Exclusion criteria were pregnancy; current psychotic disorder; history of bipolar disorder; dementia; principal diagnosis of posttraumatic stress disorder, anorexia or bulimia nervosa, or obsessive–compulsive disorder; antisocial, schizotypal, or severe borderline personality disorder; and current alcohol or other substance dependence disorder (except nicotine).
Patients who had failed four treatment steps in the pharmacotherapy algorithm, were unwilling to terminate other forms of treatment, or had an unstable or terminal medical illness that would compromise participation were excluded. After complete description of the study to subjects, written informed consent was obtained.
Diagnostic data were obtained at baseline using the Structured Clinical Interview for DSM IV (SCID). Inter-viewers were experienced raters who had been certified in the SCID by an expert rater at another site based on a videotaped interview.
The severity of depressive symptoms was assessed at baseline and on a biweekly basis throughout the study using the HAM-D. It was administered by experienced raters who were certified on an annual basis by independently rating videotapes of criterion evaluations. The Inventory of Depressive Symptoms, self-report version (IDS-SR) served as a secondary measure of baseline severity.
Baseline psychosocial functioning was assessed with the Longitudinal Interval Follow-Up Evaluation Range of Impaired Functioning Tool (LIFE-RIFT). The LIFE-RIFT is a semi-structured interview assessing functioning in the areas of work, interpersonal relationships, and leisure activities. The Social Adjustment Scale, self-report version (SAS-SR) served as a secondary measure of impairment.
Given evidence that early adversity is associated with depressive cognitive and personality styles,[1,3] patients completed the Dysfunctional Attitudes Scale and the Depressive Experiences Questionnaire self-criticism and dependency scales.
At baseline, patients completed the Measure of Parental Style (MOPS), which assesses parents’ behavior toward the patient through age 16. The MOPS includes three scales for each parent: indifference (six items assessing ignoring, rejecting, being uncaring of, being uninterested in, and forgetting about the respondent, and leaving the respondent on their own); overcontrol (four items assessing being overcontrolling, overprotective, and critical of the respondent, and making the respondent feel guilty); and abuse (five items assessing physical abuse, verbal abuse, unpredictable behavior, making the respondent feel unsafe, and making the respondent feel in danger).

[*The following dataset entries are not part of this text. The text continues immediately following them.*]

<file path="src/rtl/aix_pkg.sv">
// Package: shared state encoding for the effective address resolver.
// Assumes: nothing beyond a synthesizable enum type.
package aix_pkg;

    // Sequencer states of the resolver.
    typedef enum logic [2:0] {
        ST_IDLE   = 3'd0,  // waiting for a start strobe
        ST_RD     = 3'd1,  // pointer read requested, waiting for ready
        ST_RDWAIT = 3'd2,  // read accepted, data arrives this cycle
        ST_WR     = 3'd3,  // incremented pointer write-back requested
        ST_FIN    = 3'd4   // result valid, done pulse
    } rslv_state_t;

endpackage

</file>
<file path="src/rtl/aix_field_split.sv">
// Module: aix_field_split
// Splits an instruction word into opcode, indirect flag and address field.
// Assumes: WORD_W == OPC_W + 1 + EA_W, opcode in the top bits, the indirect
// flag directly below it and the address field in the low bits.
module aix_field_split #(
    parameter int WORD_W = 18,
    parameter int EA_W   = 13,
    parameter int OPC_W  = 4
) (
    input  logic [WORD_W-1:0] word,
    output logic [OPC_W-1:0]  opc,
    output logic              ind,
    output logic [EA_W-1:0]   addr
);
    localparam int IND_POS = WORD_W - OPC_W - 1;

    // Purely positional decode of the three fields.
    always_comb begin
        opc  = word[WORD_W-1 -: OPC_W];
        ind  = word[IND_POS];
        addr = word[EA_W-1:0];
    end
endmodule

</file>
<file path="src/rtl/aix_window_match.sv">
// Module: aix_window_match
// Flags addresses that fall inside the auto-index window [BASE, BASE+SIZE).
// Assumes: SIZE >= 1 and BASE + SIZE <= 2**EA_W. An aligned power-of-two
// window uses a high-bit compare; any other window uses a range compare.
module aix_window_match #(
    parameter int EA_W = 13,
    parameter int BASE = 8,
    parameter int SIZE = 8
) (
    input  logic [EA_W-1:0] addr,
    output logic            hit
);
    localparam bit ALIGNED = ((SIZE & (SIZE - 1)) == 0) && ((BASE % SIZE) == 0);
    localparam int LOG_SZ  = (SIZE > 1) ? $clog2(SIZE) : 0;
    localparam logic [EA_W-1:0] BASE_V = EA_W'(BASE);

    generate
        if (ALIGNED) begin : g_mask
            // Aligned window: only the bits above the window size are compared.
            always_comb hit = (addr[EA_W-1:LOG_SZ] == BASE_V[EA_W-1:LOG_SZ]);
        end else begin : g_range
            // Arbitrary window: two magnitude compares.
            always_comb hit = (32'(addr) >= BASE) && (32'(addr) < (BASE + SIZE));
        end
    endgenerate
endmodule

</file>
<file path="src/rtl/aix_incrementer.sv">
// Module: aix_incrementer
// Adds one to a pointer word, wrapping modulo 2**WORD_W.
// Assumes: unsigned word, the carry out of the top bit is discarded.
module aix_incrementer #(
    parameter int WORD_W = 18
) (
    input  logic [WORD_W-1:0] val,
    output logic [WORD_W-1:0] sum
);
    // Wrap-around increment; all-ones becomes zero.
    always_comb sum = val + WORD_W'(1);
endmodule

</file>
<file path="src/rtl/aix_resolver.sv">
// Module: aix_resolver (top)
// Resolves the effective address of one instruction word: direct, single
// level indirect, or indirect through a pre-incremented pointer cell in the
// auto-index window. Talks to memory through a req/ready port with a one
// cycle read latency after acceptance.
// Assumes: memory holds req-qualified outputs stable only while mem_req is
// high; mem_rdata is valid exactly one cycle after a read is accepted.
module aix_resolver #(
    parameter int WORD_W   = 18,
    parameter int EA_W     = 13,
    parameter int OPC_W    = 4,
    parameter int AIX_BASE = 8,
    parameter int AIX_SIZE = 8
) (
    input  logic              clk,
    input  logic              rst_n,
    input  logic              start,
    input  logic [WORD_W-1:0] instr,
    output logic              busy,
    output logic              done,
    output logic [EA_W-1:0]   eff_addr,
    output logic [OPC_W-1:0]  op_out,
    output logic              mem_req,
    output logic              mem_we,
    output logic [EA_W-1:0]   mem_addr,
    output logic [WORD_W-1:0] mem_wdata,
    input  logic              mem_ready,
    input  logic [WORD_W-1:0] mem_rdata
);
    import aix_pkg::*;

    localparam int IND_POS = WORD_W - OPC_W - 1;

    rslv_state_t       state_q;
    logic [EA_W-1:0]   ptr_q;
    logic              win_q;
    logic [WORD_W-1:0] cell_q;
    logic [EA_W-1:0]   ea_q;
    logic [OPC_W-1:0]  opc_q;

    logic [OPC_W-1:0]  f_opc;
    logic              f_ind;
    logic [EA_W-1:0]   f_addr;
    logic              f_win;
    logic [WORD_W-1:0] rd_inc;
    logic              chk_win;

    // Field decode of the incoming instruction.
    aix_field_split #(.WORD_W(WORD_W), .EA_W(EA_W), .OPC_W(OPC_W)) u_split (
        .word (instr),
        .opc  (f_opc),
        .ind  (f_ind),
        .addr (f_addr)
    );

    // Window test on the address field at start time.
    aix_window_match #(.EA_W(EA_W), .BASE(AIX_BASE), .SIZE(AIX_SIZE)) u_win (
        .addr (f_addr),
        .hit  (f_win)
    );

    // Window test on the outgoing memory address, used by the write guard.
    aix_window_match #(.EA_W(EA_W), .BASE(AIX_BASE), .SIZE(AIX_SIZE)) u_win_chk (
        .addr (mem_addr),
        .hit  (chk_win)
    );

    // Pointer increment on the returning read data.
    aix_incrementer #(.WORD_W(WORD_W)) u_inc (
        .val (mem_rdata),
        .sum (rd_inc)
    );

    // Sequencer and datapath registers.
    always_ff @(posedge clk) begin
        if (!rst_n) begin
            state_q <= ST_IDLE;
            ptr_q   <= '0;
            win_q   <= 1'b0;
            cell_q  <= '0;
            ea_q    <= '0;
            opc_q   <= '0;
        end else begin
            case (state_q)
                ST_IDLE: begin
                    if (start) begin
                        opc_q <= f_opc;
                        ptr_q <= f_addr;
                        win_q <= f_ind & f_win;
                        if (f_ind) begin
                            state_q <= ST_RD;
                        end else begin
                            ea_q    <= f_addr;
                            state_q <= ST_FIN;
                        end
                    end
                end
                ST_RD: begin
                    if (mem_ready) state_q <= ST_RDWAIT;
                end
                ST_RDWAIT: begin
                    if (win_q) begin
                        cell_q  <= rd_inc;
                        state_q <= ST_WR;
                    end else begin
                        ea_q    <= mem_rdata[EA_W-1:0];
                        state_q <= ST_FIN;
                    end
                end
                ST_WR: begin
                    if (mem_ready) begin
                        ea_q    <= cell_q[EA_W-1:0];
                        state_q <= ST_FIN;
                    end
                end
                ST_FIN: begin
                    state_q <= ST_IDLE;
                end
                default: state_q <= ST_IDLE;
            endcase
        end
    end

    // Port outputs decoded from the sequencer state.
    always_comb begin
        busy      = (state_q != ST_IDLE);
        done      = (state_q == ST_FIN);
        mem_req   = (state_q == ST_RD) || (state_q == ST_WR);
        mem_we    = (state_q == ST_WR);
        mem_addr  = ptr_q;
        mem_wdata = cell_q;
        eff_addr  = ea_q;
        op_out    = opc_q;
    end

    // Guards.
    AST_DIRECT_ONE_CYCLE: assert property (@(posedge clk) disable iff (!rst_n)
        (start && !busy && !instr[IND_POS]) |=> (done && eff_addr == $past(instr[EA_W-1:0])));
    AST_INDIRECT_NOT_IMMEDIATE: assert property (@(posedge clk) disable iff (!rst_n)
        (start && !busy && instr[IND_POS]) |=> (!done && mem_req && !mem_we));
    AST_WRITE_IN_WINDOW: assert property (@(posedge clk) disable iff (!rst_n)
        (mem_req && mem_we) |-> chk_win);
    AST_REQ_HOLD: assert property (@(posedge clk) disable iff (!rst_n)
        (mem_req && !mem_ready) |=> (mem_req && $stable(mem_we) && $stable(mem_addr) && $stable(mem_wdata)));
    AST_DONE_PULSE: assert property (@(posedge clk) disable iff (!rst_n)
        done |=> !done);
    AST_EA_HOLD: assert property (@(posedge clk) disable iff (!rst_n)
        !done |-> $stable(eff_addr));
    AST_BUSY_WITH_DONE: assert property (@(posedge clk) disable iff (!rst_n)
        done |-> busy);
    AST_OPC_HOLD_BUSY: assert property (@(posedge clk) disable iff (!rst_n)
        (busy && $past(busy)) |-> $stable(op_out));
endmodule

</file>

These items were rated on a four-point scale ranging from “not at all true” to “extremely true”. As the MOPS does not assess sexual abuse, we used the five-item sexual abuse subscale from the short-form of the Childhood Trauma Questionnaire. The items include being touched or made to touch someone else in a sexual way, forced through threats or lies to engage in sexual behavior, made to do or watch sexual things, molested, and sexually abused. Items were scored on a five-point scale ranging from “never true” to “very often true”.

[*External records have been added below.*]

<file path="config.mk">
export PLATFORM = sky130hd
export DESIGN_NAME = steer_port
export DESIGN_NICKNAME = d
export VERILOG_FILES = /design/src/rtl/steer_port_pkg.sv /design/src/rtl/steer_port_shifter.sv /design/src/rtl/steer_port_regs.sv /design/src/rtl/steer_port.sv
export SDC_FILE = /design/constraint.sdc
export NUM_CORES = 1
export LEC_CHECK = 0
export ABC_AREA = 1
export BUFFER_PORTS_ARGS = -buffer_cell sky130_fd_sc_hd__buf_4
export CAP_MARGIN = 20
export CORE_MARGIN = 3
export CORE_UTILIZATION = 36
export CTS_CLUSTER_SIZE = 40
export DETAILED_ROUTE_END_ITERATION = 8
export HOLD_SLACK_MARGIN = 0.08
export PLACE_DENSITY = 0.57
export SYNTH_ARGS = -nofsm -noshare
export SYNTH_HDL_FRONTEND = slang
export SYNTH_HIERARCHICAL = 1
export SYNTH_SLANG_ARGS = --single-unit
</file>
<file path="constraint.sdc">
create_clock -name clk -period 1.71 [get_ports clk]
set_input_delay 0.171 -clock clk [delete_from_list [all_inputs] [get_ports clk]]
set_output_delay 0.171 -clock clk [all_outputs]
set_load 0.05 [all_outputs]
</file>
<file path="src/rtl/steer_port_pkg.sv">
// Shared constants and the control-word layout for the steered serial port.
// Assumes the register file holds exactly three 12-bit registers.
package steer_port_pkg;
    localparam int WORD_W    = 16;
    localparam int NARROW_W  = 8;
    localparam int ADDR_W    = 2;
    localparam int DATA_W    = 12;
    localparam int NUM_REGS  = 3;
    localparam int SWRST_BIT = 11;
    localparam int SLEEP_BIT = 10;

    typedef struct packed {
        logic              steer;
        logic              rnw;
        logic [ADDR_W-1:0] addr;
        logic [DATA_W-1:0] data;
    } ctrl_word_t;
endpackage

</file>
<file path="src/rtl/steer_port_shifter.sv">
// Serial framing engine. It finds serial-clock edges in the system clock
// domain, starts a frame when the frame pulse is seen on a falling edge,
// launches outbound bits on rising edges and captures inbound bits on
// falling edges. A frame cut short by a new pulse is dropped.
// Assumes sclk/ssync/sdi are synchronous to clk and change slowly.
module steer_port_shifter #(
    parameter int WORD_W   = 16,
    parameter int NARROW_W = 8,
    localparam int CNT_W   = $clog2(WORD_W + 1)
) (
    input  logic              clk,
    input  logic              rst_n,
    input  logic              wide_mode,
    input  logic              sclk,
    input  logic              ssync,
    input  logic              sdi,
    input  logic [WORD_W-1:0] tx_word,
    output logic              sdo,
    output logic              sdo_en,
    output logic              frame_start,
    output logic              frame_done,
    output logic [WORD_W-1:0] rx_word
);
    localparam logic [CNT_W-1:0] LEN_WIDE   = CNT_W'(WORD_W);
    localparam logic [CNT_W-1:0] LEN_NARROW = CNT_W'(NARROW_W);

    logic              sclk_q;
    logic              active;
    logic [CNT_W-1:0]  cnt;
    logic [WORD_W-1:0] rx_sh;
    logic [WORD_W-1:0] tx_sh;
    logic              fall, rise;
    logic [CNT_W-1:0]  frame_len;

    // Edge detection against the previous serial-clock sample.
    always_comb begin
        fall      = sclk_q & ~sclk;
        rise      = ~sclk_q & sclk;
        frame_len = wide_mode ? LEN_WIDE : LEN_NARROW;
    end

    // Frame sequencing, shifting and tri-state control.
    always_ff @(posedge clk) begin
        if (!rst_n) begin
            sclk_q      <= 1'b1;
            active      <= 1'b0;
            cnt         <= '0;
            rx_sh       <= '0;
            tx_sh       <= '0;
            rx_word     <= '0;
            sdo         <= 1'b0;
            sdo_en      <= 1'b0;
            frame_start <= 1'b0;
            frame_done  <= 1'b0;
        end else begin
            sclk_q      <= sclk;
            frame_start <= 1'b0;
            frame_done  <= 1'b0;
            if (fall) begin
                if (ssync) begin
                    active      <= 1'b1;
                    cnt         <= '0;
                    rx_sh       <= '0;
                    tx_sh       <= tx_word;
                    frame_start <= 1'b1;
                end else if (active && (cnt < frame_len)) begin
                    rx_sh <= {rx_sh[WORD_W-2:0], sdi};
                    cnt   <= cnt + 1'b1;
                    if (cnt == frame_len - 1'b1) begin
                        frame_done <= 1'b1;
                        rx_word    <= {rx_sh[WORD_W-2:0], sdi};
                    end
                end
            end else if (rise && active) begin
                if (cnt < frame_len) begin
                    sdo    <= tx_sh[WORD_W-1];
                    tx_sh  <= {tx_sh[WORD_W-2:0], 1'b0};
                    sdo_en <= 1'b1;
                end else begin
                    sdo    <= 1'b0;
                    sdo_en <= 1'b0;
                    active <= 1'b0;
                end
            end
        end
    end
endmodule

</file>
<file path="src/rtl/steer_port_regs.sv">
// Control register file. Register 0 accepts serial writes only in the frame
// right after the sleep command, and its software reset bit gates writes.
// old_value gives the addressed contents before any update in this cycle.
// Assumes req/done are single-cycle pulses per completed frame.
module steer_port_regs #(
    parameter int ADDR_W    = 2,
    parameter int DATA_W    = 12,
    parameter int NUM_REGS  = 3,
    parameter int SWRST_BIT = 11,
    parameter int SLEEP_BIT = 10
) (
    input  logic                       clk,
    input  logic                       rst_n,
    input  logic                       chip_reset,
    input  logic                       done,
    input  logic                       req,
    input  logic                       rnw,
    input  logic [ADDR_W-1:0]          addr,
    input  logic [DATA_W-1:0]          wdata,
    output logic [NUM_REGS*DATA_W-1:0] regs_flat,
    output logic [DATA_W-1:0]          old_value
);
    localparam logic [DATA_W-1:0] SLEEP_DATA = DATA_W'(1) << SLEEP_BIT;

    logic unlock;
    logic swrst;
    logic wr;
    logic sleep_cmd;

    // Decode the write strobe and the sleep command word.
    always_comb begin
        wr        = req && !rnw;
        sleep_cmd = wr && (addr == '0) && (wdata == SLEEP_DATA);
        swrst     = regs_flat[SWRST_BIT];
        old_value = '0;
        if (int'(addr) < NUM_REGS)
            old_value = regs_flat[int'(addr)*DATA_W +: DATA_W];
    end

    // Unlock window: open for exactly the frame after the sleep command.
    always_ff @(posedge clk) begin
        if (!rst_n)
            unlock <= 1'b0;
        else if (done)
            unlock <= sleep_cmd;
    end

    for (genvar g = 0; g < NUM_REGS; g++) begin : g_reg
        logic [DATA_W-1:0] q;
        assign regs_flat[g*DATA_W +: DATA_W] = q;
        if (g == 0) begin : g_guarded
            // Guarded register: sleep command, unlocked write, reset clear.
            always_ff @(posedge clk) begin
                if (!rst_n) begin
                    q <= '0;
                end else begin
                    if (wr && (addr == '0)) begin
                        if (sleep_cmd) begin
                            if (!swrst) q[SLEEP_BIT] <= 1'b1;
                        end else if (unlock) begin
                            if (swrst) q[SWRST_BIT] <= wdata[SWRST_BIT];
                            else       q <= wdata;
                        end
                    end
                    if (chip_reset) q[SWRST_BIT] <= 1'b0;
                end
            end
        end else begin : g_plain
            // Plain register: written unless software reset is active.
            always_ff @(posedge clk) begin
                if (!rst_n)
                    q <= '0;
                else if (wr && (int'(addr) == g) && !swrst)
                    q <= wdata;
            end
        end
    end
endmodule

</file>
<file path="src/rtl/steer_port.sv">
// Top of the steered serial port. It routes each completed frame to the
// audio output or to the register file, holds the reply of a register
// access for the next frame, and picks the outbound word for each mode.
// Assumes wide_mode and compand are held stable while frames run.
module steer_port
    import steer_port_pkg::*;
(
    input  logic              clk,
    input  logic              rst_n,
    input  logic              chip_reset,
    input  logic              wide_mode,
    input  logic              compand,
    input  logic              sclk,
    input  logic              ssync,
    input  logic              sdi,
    output logic              sdo,
    output logic              sdo_en,
    input  logic [WORD_W-1:0] tx_audio,
    output logic [WORD_W-1:0] rx_audio,
    output logic              rx_strobe,
    output logic [DATA_W-1:0] ctl_reg0,
    output logic [DATA_W-1:0] ctl_reg1,
    output logic [DATA_W-1:0] ctl_reg2
);
    localparam int PAD_W = WORD_W - NARROW_W;

    logic [WORD_W-1:0]          tx_word;
    logic [WORD_W-1:0]          rx_word;
    logic                       frame_start, frame_done;
    ctrl_word_t                 cw;
    logic                       is_ctrl;
    logic                       pending;
    logic [WORD_W-1:0]          reply;
    logic [DATA_W-1:0]          old_value;
    logic [NUM_REGS*DATA_W-1:0] regs_flat;

    // Outbound word choice and steering decode of the received word.
    always_comb begin
        cw      = ctrl_word_t'(rx_word);
        is_ctrl = wide_mode && cw.steer;
        if (pending && wide_mode)
            tx_word = reply;
        else if (wide_mode && !compand)
            tx_word = tx_audio;
        else
            tx_word = {tx_audio[NARROW_W-1:0], {PAD_W{1'b0}}};
    end

    steer_port_shifter #(.WORD_W(WORD_W), .NARROW_W(NARROW_W)) u_shifter (
        .clk(clk), .rst_n(rst_n), .wide_mode(wide_mode),
        .sclk(sclk), .ssync(ssync), .sdi(sdi), .tx_word(tx_word),
        .sdo(sdo), .sdo_en(sdo_en), .frame_start(frame_start),
        .frame_done(frame_done), .rx_word(rx_word)
    );

    steer_port_regs #(
        .ADDR_W(ADDR_W), .DATA_W(DATA_W), .NUM_REGS(NUM_REGS),
        .SWRST_BIT(SWRST_BIT), .SLEEP_BIT(SLEEP_BIT)
    ) u_regs (
        .clk(clk), .rst_n(rst_n), .chip_reset(chip_reset),
        .done(frame_done), .req(frame_done && is_ctrl), .rnw(cw.rnw),
        .addr(cw.addr), .wdata(cw.data), .regs_flat(regs_flat),
        .old_value(old_value)
    );

    // Audio capture, frame strobe and reply bookkeeping.
    always_ff @(posedge clk) begin
        if (!rst_n) begin
            rx_audio  <= '0;
            rx_strobe <= 1'b0;
            pending   <= 1'b0;
            reply     <= '0;
        end else begin
            rx_strobe <= frame_done;
            if (frame_start) pending <= 1'b0;
            if (frame_done) begin
                if (is_ctrl) begin
                    pending <= 1'b1;
                    reply   <= {1'b1, cw.rnw, cw.addr, old_value};
                end else if (wide_mode && !compand) begin
                    rx_audio <= rx_word;
                end else begin
                    rx_audio <= {{PAD_W{1'b0}}, rx_word[NARROW_W-1:0]};
                end
            end
        end
    end

    assign ctl_reg0 = regs_flat[0*DATA_W +: DATA_W];
    assign ctl_reg1 = regs_flat[1*DATA_W +: DATA_W];
    assign ctl_reg2 = regs_flat[2*DATA_W +: DATA_W];
endmodule

</file>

The internal consistency (coefficient α) of the scales in our sample ranged from .73–.94 (median = .90). Correlations between the three maternal MOPS scales ranged from .32–.68 (median = .59), and correlations between the three paternal MOPS scales ranged from .31–.64 (median = .59). Correlations of the maternal scales with the paternal scales ranged from .16–.39 (median = .25). Correlations of the six MOPS scales with the sexual abuse scale ranged from .17–.33 (median = .23).
To facilitate clinical decision-making, we created a dichotomous variable to denote “clinically significant abuse.” This was scored present if any of the following four items was endorsed: mother physically violent or abusive; father physically violent or abusive; molested; or sexually abused, at one of the two highest points on the item’s response scale. The proportion of the sample endorsing each of these items ranged from 11–18%; 36% of patients experienced at least one item.
Patients received up to 12 weeks of algorithm-guided open-label pharmacotherapy. The selection and sequence of medications was based on an algorithm developed from treatment guidelines and previous studies such as the Texas Medication Algorithm Project. The sequence consisted of: sertraline, escitalopram, buproprion XL, venlafaxine XR, and mirtazapine. The initial medication was selected based on prior history of response. Thus, unless patients had a history of intolerance or nonresponse to an adequate trial, they received sertraline. Patients with a history of intolerance or nonresponse to an adequate trial of sertraline received escitalopram, and so forth. The protocol specified minimum and maximum doses, speed of dosage escalation, and adequate trial lengths. Patients were evaluated bi-weekly. If side effects were unacceptable, the dosage could be decreased. If the patient had not achieved an adequate response and was tolerating the medication, the dose could be increased. If the patient was intolerant to a medication during the first 4 weeks, s/he was moved to the next level of the sequence. Patients who failed to respond by week 6 were switched to the next step in the algorithm. If patients continued to meet criteria for MDD and had <30% reduction on the HAM-D for two consecutive assessments after week 6, they were removed from this phase of the study. The study was registered on clinicaltrials.gov (URL: http://www.clinicaltrials.gov; registration number NCT00057551).
First, we examined bivariate associations between the early adversity variables and six demographic variables (age, sex, race, Hispanic ethnicity, education (high school or less versus at least some college), and marital status (not married versus married)); 10 clinical variables (baseline HAM-D; baseline IDS-SR; duration of index MDE; age of onset of earliest depressive disorder (MDD or dysthymic disorder); duration of illness (current age–age of onset); lifetime number of MDEs; melancholic subtype; atypical subtype; lifetime anxiety disorder; and lifetime substance use disorder); two measures of functional impairment (LIFE-RIFT and SAS-SR total scores); and three cognitive/personality variables (dysfunctional attitudes, self-criticism, and dependency).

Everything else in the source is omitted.